Die Dissertation besteht aus drei »Teilen«. Teil A (29–198) führt in das Werk ein und bietet ausführliche Informationen über die Chronik, ihre einzelnen Ausgaben, deren Verhältnis zueinander, die jeweiligen inhaltlichen Überarbeitungen, speziell zum wichtigen Thema der Chronologie, und verweist auf Mängel der Darstellung. Teil B (201–604) analysiert den Einfluss mittelalterlicher His­toriographie und nimmt in gelungener Weise zeitgenössische Problematiken und deren Verarbeitung innerhalb der Chronik in den Blick, wie z. B. das Kaiserbild und die Ketzergeschichte. Angesichts eines erwarteten Endes der Geschichte wird ausführlich auf den Stellenwert der »Türken« und ihre militärische Expansion nä­her eingegangen (534–585). Der kürzeste Teil C (607–655) nimmt die Rezeption der Chronik in den Blick und beleuchtet vor allem Caspar Peucers Bearbeitungen.

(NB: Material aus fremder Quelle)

## src/sv/drp_pkg.sv

```systemverilog
// ----------------------------------------------------------------------------
// drp_pkg: shared types and constants for the rainbow color map
// Widths, fixed-point constants, arctangent table and hue sector codes.
// ----------------------------------------------------------------------------
package drp_pkg;

  // configuration
  localparam int ATAN_STEPS = 16;          // CORDIC iterations, 8..24
  localparam int FRAC_BITS  = 16;          // fraction bits of sample and channels
  localparam int HUE_FRAC   = 16;          // fraction bits of hue in degrees

  // widths
  localparam int SAMPLE_W = 32;
  localparam int CH_W     = FRAC_BITS + 1;
  localparam int XY_W     = SAMPLE_W + 3;  // CORDIC gain headroom
  localparam int Z_W      = HUE_FRAC + 8;  // accumulated angle, signed
  localparam int HS_W     = HUE_FRAC + 11; // hue before wrap, signed
  localparam int HUE_W    = HUE_FRAC + 9;  // wrapped hue, 0 .. 360 deg
  localparam int OFF_W    = HUE_FRAC + 6;  // ramp offset, 0 .. 60 deg
  localparam int P_W      = OFF_W + CH_W;
  localparam int Q_W      = FRAC_BITS + 6; // offset*delta / 2^HUE_FRAC < 60*2^FRAC_BITS
  localparam int RECIP_SH = Q_W + 6;
  localparam int M_W      = RECIP_SH - 5;
  localparam int QM_W     = Q_W + M_W;

  localparam int ONE = 1 << FRAC_BITS;

  // hue landmarks in degrees
  localparam int DEG60  = 60 << HUE_FRAC;
  localparam int DEG120 = 120 << HUE_FRAC;
  localparam int DEG180 = 180 << HUE_FRAC;
  localparam int DEG240 = 240 << HUE_FRAC;
  localparam int DEG300 = 300 << HUE_FRAC;
  localparam int DEG360 = 360 << HUE_FRAC;

  // reciprocal of 60 for floor(q / 60), exact for q < 2^Q_W
  localparam longint unsigned RECIP_FULL = ((64'd1 << RECIP_SH) + 64'd59) / 64'd60;
  localparam logic [M_W-1:0]  RECIP_M    = M_W'(RECIP_FULL);

  // which channel holds max, which ramps
  typedef enum logic [2:0] {
    SEC_R_MAX_B_RAMP,   // hue above 300
    SEC_R_MAX_G_RAMP,   // hue 0 .. 60
    SEC_G_MAX_R_RAMP,   // hue above 60, below 120
    SEC_G_MAX_B_RAMP,   // hue 120 .. below 180
    SEC_B_MAX_G_RAMP,   // hue 180 .. below 240
    SEC_B_MAX_R_RAMP    // hue 240 .. 300
  } sector_e;

  // atan(2^-i) in degrees, HUE_FRAC fraction bits
  function automatic logic signed [Z_W-1:0] atan_deg(input int idx);
    logic signed [Z_W-1:0] val;
    case (idx)
      0:  val = Z_W'(2949120);
      1:  val = Z_W'(1740967);
      2:  val = Z_W'(919879);
      3:  val = Z_W'(466945);
      4:  val = Z_W'(234379);
      5:  val = Z_W'(117304);
      6:  val = Z_W'(58666);
      7:  val = Z_W'(29335);
      8:  val = Z_W'(14668);
      9:  val = Z_W'(7334);
      10: val = Z_W'(3667);
      11: val = Z_W'(1833);
      12: val = Z_W'(917);
      13: val = Z_W'(458);
      14: val = Z_W'(229);
      15: val = Z_W'(115);
      16: val = Z_W'(57);
      17: val = Z_W'(29);
      18: val = Z_W'(14);
      19: val = Z_W'(7);
      20: val = Z_W'(4);
      21: val = Z_W'(2);
      22: val = Z_W'(1);
      default: val = '0;
    endcase
    return val;
  endfunction

endpackage

```

## src/sv/drp_ramp.sv

```systemverilog
// ----------------------------------------------------------------------------
// drp_ramp: ramp channel and RGB assembly
// ramp = lo + floor(offset * delta / 60 deg), done as a product, a shift
// and a reciprocal multiply by 1/60; last stage is the output register.
// ----------------------------------------------------------------------------
module drp_ramp (
  input  logic                             clk_i,
  input  logic                             rst_ni,
  input  logic                             in_valid_i,
  output logic                             in_stall_o,
  input  drp_pkg::sector_e                 sector_i,
  input  logic        [drp_pkg::OFF_W-1:0] offset_i,
  input  logic        [drp_pkg::CH_W-1:0]  lo_i,
  input  logic        [drp_pkg::CH_W-1:0]  v_i,
  input  logic        [drp_pkg::CH_W-1:0]  delta_i,
  output logic                             out_valid_o,
  input  logic                             out_stall_i,
  output logic        [drp_pkg::CH_W-1:0]  red_o,
  output logic        [drp_pkg::CH_W-1:0]  green_o,
  output logic        [drp_pkg::CH_W-1:0]  blue_o
);
  import drp_pkg::*;

  logic [2:0] vld_q, adv, stl;

  // stall chain
  assign stl[2]     = out_stall_i;
  assign stl[1]     = vld_q[2] & stl[2];
  assign stl[0]     = vld_q[1] & stl[1];
  assign adv        = ~vld_q | ~stl;
  assign in_stall_o = ~adv[0];

  always_ff @(posedge clk_i or negedge rst_ni) begin
    if (!rst_ni) begin
      vld_q <= '0;
    end else begin
      if (adv[0]) vld_q[0] <= in_valid_i;
      if (adv[1]) vld_q[1] <= vld_q[0];
      if (adv[2]) vld_q[2] <= vld_q[1];
    end
  end

  // stage 1: offset * delta, drop hue fraction
  logic [P_W-1:0]  prod;
  logic [Q_W-1:0]  q_q;
  sector_e         sec1_q, sec2_q;
  logic [CH_W-1:0] lo1_q, v1_q, lo2_q, v2_q;

  assign prod = P_W'(offset_i) * P_W'(delta_i);

  always_ff @(posedge clk_i) begin
    if (adv[0]) begin
      q_q    <= Q_W'(prod >> HUE_FRAC);
      sec1_q <= sector_i;
      lo1_q  <= lo_i;
      v1_q   <= v_i;
    end
  end

  // stage 2: multiply by reciprocal of 60
  logic [QM_W-1:0] qm_q;

  always_ff @(posedge clk_i) begin
    if (adv[1]) begin
      qm_q   <= QM_W'(q_q) * QM_W'(RECIP_M);
      sec2_q <= sec1_q;
      lo2_q  <= lo1_q;
      v2_q   <= v1_q;
    end
  end

  // stage 3: ramp and channel routing into the output register
  logic [CH_W-1:0] rmp;
  logic [CH_W-1:0] r_d, g_d, b_d, r_q, g_q, b_q;

  always_comb begin
    rmp = lo2_q + CH_W'(qm_q >> RECIP_SH);
    case (sec2_q)
      SEC_R_MAX_B_RAMP: begin r_d = v2_q;  g_d = lo2_q; b_d = rmp;   end
      SEC_R_MAX_G_RAMP: begin r_d = v2_q;  g_d = rmp;   b_d = lo2_q; end
      SEC_G_MAX_R_RAMP: begin r_d = rmp;   g_d = v2_q;  b_d = lo2_q; end
      SEC_G_MAX_B_RAMP: begin r_d = lo2_q; g_d = v2_q;  b_d = rmp;   end
      SEC_B_MAX_G_RAMP: begin r_d = lo2_q; g_d = rmp;   b_d = v2_q;  end
      SEC_B_MAX_R_RAMP: begin r_d = rmp;   g_d = lo2_q; b_d = v2_q;  end
      default:          begin r_d = lo2_q; g_d = lo2_q; b_d = v2_q;  end
    endcase
  end

  always_ff @(posedge clk_i) begin
    if (adv[2]) begin
      r_q <= r_d;
      g_q <= g_d;
      b_q <= b_d;
    end
  end

  assign out_valid_o = vld_q[2];
  assign red_o       = r_q;
  assign green_o     = g_q;
  assign blue_o      = b_q;

endmodule

```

P.’ eröffnende Aussage, die Chronik habe »nur selten im Blickpunkt des wissenschaftlichen Interesses« (3) gestanden, ist in ihrer Allgemeinheit und angesichts der Einzelstudien, welche P. selbst anführt, so nicht haltbar. So macht P. an anderer Stelle selbst darauf aufmerksam, dass zu den mittelalterlichen Quellen einige Studien vorliegen (202, Anm. 1079). Neues bietet P., indem er umfangreiche Untersuchungen zur Entstehung der Chronik durchführt, welche auch die Abhängigkeiten der unterschiedlichen Ausgaben in den Blick nehmen. Auch Rezeptionsspuren, welche die Chronik in anderen Werken hinterlassen hat, werden berücksichtigt (s. u.). Überflüssig sind m. E. die Ausführungen zum »Wesen der Historiographie« und ihres Standpunktes zwischen »Wissenschaft und Literatur« (5–8). Dass »Geschichtsschreibung auch und vor allem als »Selbstinterpretation des Zeitalters«, in dem sie entstanden ist« (6), fungiert, ist nun wirklich Allgemeingut. Dabei an A. Assmanns Forschungen zum kulturellen Gedächtnis anknüpfen zu wollen, ist zwar sinnvoll, erfolgt dann aber im Laufe der Studie viel zu selten. Ausführlich und auf dem Stand der Forschung ist dagegen die detaillierte Biographie zu Carion, die speziell sein politisches Wirken und seine konfessionelle Haltung in den Blick nimmt (13–26).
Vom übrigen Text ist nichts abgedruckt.